Senate debates

Wednesday, 2 December 2020

Adjournment

Australian Workers Union

7:37 pm

Photo of Eric AbetzEric Abetz (Tasmania, Liberal Party) Share this | | Hansard source

Twelve days ago, a full bench of the Federal Court, 3-0, brought to an end three years of desperate 'lawfare' by the Australian Workers Union in its attempt to shut down an investigation by the Registered Organisations Commission into alleged unauthorised use of AWU members' money by its former national secretary Mr Shorten. The AWU lost on every single issue of fact and issue of law it had pursued. This matter can now be very easily settled. Indeed, the AWU National Secretary, Daniel Walton, promised to release all documents once the legal process was completed, even if the union lost the current court case. It lost; it should release the documents.

The allegations facing Mr Shorten and the AWU and those that faced Craig Thomson and the HSU are disturbingly similar. Craig Thomson used money to finance his campaign for the seat of Dobell. Mr Shorten allegedly used AWU members' money to finance his run. Mr Thomson used money to make donations to what he considered worthy causes with which he was associated. Mr Shorten allegedly used union money to make donations to GetUp, of which he was a board member at the time. Mr Thomson was found to have breached sections 285, 286 and 287 of the registered organisations legislation, the same sections which Mr Shorten and the AWU continue to stand accused of breaching. In 2015 Justice Jessup found that Mr Thomson had used the money of the union without national executive authorisation. The same allegation is made against Mr Shorten. No wonder Mr Shorten threatened to defund the ROC if Labor won the last election.

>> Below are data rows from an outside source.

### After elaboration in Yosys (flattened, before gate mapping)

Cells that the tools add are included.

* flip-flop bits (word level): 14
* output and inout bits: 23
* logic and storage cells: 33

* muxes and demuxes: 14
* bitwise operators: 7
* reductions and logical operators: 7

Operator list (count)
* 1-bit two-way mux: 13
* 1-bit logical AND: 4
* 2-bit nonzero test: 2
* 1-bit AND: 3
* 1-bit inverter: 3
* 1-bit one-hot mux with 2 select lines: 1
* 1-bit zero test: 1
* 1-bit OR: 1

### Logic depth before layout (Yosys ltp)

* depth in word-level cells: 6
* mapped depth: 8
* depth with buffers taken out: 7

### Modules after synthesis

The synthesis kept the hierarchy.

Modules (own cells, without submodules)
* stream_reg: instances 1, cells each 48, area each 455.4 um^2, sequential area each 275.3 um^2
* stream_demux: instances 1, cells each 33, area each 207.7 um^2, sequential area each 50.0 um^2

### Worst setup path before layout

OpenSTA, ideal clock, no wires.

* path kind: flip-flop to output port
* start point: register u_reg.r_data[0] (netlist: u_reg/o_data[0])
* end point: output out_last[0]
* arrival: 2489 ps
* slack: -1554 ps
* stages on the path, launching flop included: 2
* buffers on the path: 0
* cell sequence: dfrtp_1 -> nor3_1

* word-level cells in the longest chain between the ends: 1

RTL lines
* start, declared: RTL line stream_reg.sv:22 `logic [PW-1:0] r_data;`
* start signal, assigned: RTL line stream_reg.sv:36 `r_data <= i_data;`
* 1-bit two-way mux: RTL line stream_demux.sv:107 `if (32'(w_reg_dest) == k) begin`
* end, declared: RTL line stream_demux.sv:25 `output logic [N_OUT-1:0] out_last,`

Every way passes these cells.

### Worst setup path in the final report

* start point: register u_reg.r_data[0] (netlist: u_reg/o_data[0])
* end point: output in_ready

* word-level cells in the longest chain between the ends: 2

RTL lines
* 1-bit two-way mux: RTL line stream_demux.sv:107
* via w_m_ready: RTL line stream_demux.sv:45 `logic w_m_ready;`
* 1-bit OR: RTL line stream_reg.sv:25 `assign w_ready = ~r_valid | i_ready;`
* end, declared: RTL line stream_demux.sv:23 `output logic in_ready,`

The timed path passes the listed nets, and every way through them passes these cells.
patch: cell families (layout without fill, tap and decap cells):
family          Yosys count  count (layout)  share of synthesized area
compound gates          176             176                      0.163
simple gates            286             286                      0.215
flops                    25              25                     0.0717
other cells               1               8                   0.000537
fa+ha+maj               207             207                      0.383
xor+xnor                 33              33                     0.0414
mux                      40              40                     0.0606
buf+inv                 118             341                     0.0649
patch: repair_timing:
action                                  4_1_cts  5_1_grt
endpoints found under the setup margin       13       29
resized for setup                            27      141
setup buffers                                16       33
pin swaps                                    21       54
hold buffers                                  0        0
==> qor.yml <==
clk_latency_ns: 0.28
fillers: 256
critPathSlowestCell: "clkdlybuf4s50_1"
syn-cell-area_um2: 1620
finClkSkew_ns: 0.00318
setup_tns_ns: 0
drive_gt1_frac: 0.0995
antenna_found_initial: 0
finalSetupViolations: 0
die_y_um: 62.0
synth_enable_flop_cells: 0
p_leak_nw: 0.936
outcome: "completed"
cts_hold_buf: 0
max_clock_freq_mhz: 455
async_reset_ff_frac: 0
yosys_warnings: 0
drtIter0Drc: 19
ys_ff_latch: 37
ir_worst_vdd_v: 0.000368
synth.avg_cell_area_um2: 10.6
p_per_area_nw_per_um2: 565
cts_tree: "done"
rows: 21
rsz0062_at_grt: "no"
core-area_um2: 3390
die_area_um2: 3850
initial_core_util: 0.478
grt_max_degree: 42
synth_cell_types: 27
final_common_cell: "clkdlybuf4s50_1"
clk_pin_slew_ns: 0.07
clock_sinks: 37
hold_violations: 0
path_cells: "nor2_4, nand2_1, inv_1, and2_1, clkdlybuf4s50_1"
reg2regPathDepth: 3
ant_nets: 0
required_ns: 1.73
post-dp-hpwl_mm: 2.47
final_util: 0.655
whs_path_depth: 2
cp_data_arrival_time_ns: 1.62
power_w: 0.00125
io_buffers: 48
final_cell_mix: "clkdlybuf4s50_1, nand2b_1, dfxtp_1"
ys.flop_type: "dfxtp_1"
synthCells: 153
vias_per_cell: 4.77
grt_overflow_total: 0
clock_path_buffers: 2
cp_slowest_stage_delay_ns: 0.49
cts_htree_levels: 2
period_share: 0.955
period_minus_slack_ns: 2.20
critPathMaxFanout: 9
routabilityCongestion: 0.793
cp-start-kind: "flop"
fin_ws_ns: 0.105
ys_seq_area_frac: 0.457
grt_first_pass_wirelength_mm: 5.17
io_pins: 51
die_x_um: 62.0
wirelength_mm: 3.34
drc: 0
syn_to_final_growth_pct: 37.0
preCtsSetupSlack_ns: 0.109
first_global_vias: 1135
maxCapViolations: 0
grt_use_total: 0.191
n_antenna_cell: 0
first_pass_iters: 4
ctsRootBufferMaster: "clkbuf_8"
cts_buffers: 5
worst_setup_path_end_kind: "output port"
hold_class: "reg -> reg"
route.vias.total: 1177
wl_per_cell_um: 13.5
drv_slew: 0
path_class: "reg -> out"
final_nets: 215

In 2007 Mr Shorten used AWU money to employ an individual to work on his own campaign. This was one of the breaches for which Mr Thomson was found guilty. Justice Jessup found that to use the services of the campaign worker for his own purposes was the 'clearest of improprieties'. The questionable AWU transactions include donations totalling $150,000 to GetUp, which GetUp should of course repay. GetUp's lack of integrity will see them cling on to these funds and disregard the AWU memberships' entitlement. Labor has continually asserted that the ROC's investigation is nothing more than a fishing exercise through historic paperwork to find any kind of error—not a crime, an error. Justice Jessup, in the HSU case, strongly disagreed with such arguments, describing using money without authorisation as a 'conspicuous impropriety' and an 'unthinkable' breach of the duties of an office holder of a union. These are not small amounts. The impugned donations from the AWU totalled around $230,000. The amount that Justice Jessup found Mr Thomson had misappropriated was a lesser $184,000.

Not deterred by the failure of the court challenge, the AWU took to Twitter a month ago to describe the ROC's inquiry into the AWU as a witch-hunt. I remind listeners that Justice Bromberg completely shredded such claims by the AWU. His honour stated that the AWU had not presented any evidence or even suggested a case concept or narrative that provided a motive for the knowing and deliberate conduct that it ascribed to the ROC. Justice Bromberg found the AWU refused to cooperate with the most straightforward of requests for information by the ROC. It seems shiftiness and evasion are characteristics that are handed down the line of succession for national secretaries of the AWU. I commend the officers of the ROC for their commitment to achieving justice for the membership of the AWU, whose money has been allegedly used as a personal slush fund. Labor's vicious, personal and nasty attacks on these officers are unbecoming, now proven to be false and undertaken simply to distract from the issue at hand: AWU members' funds being misused by officials. Watch this space as justice ultimately prevails.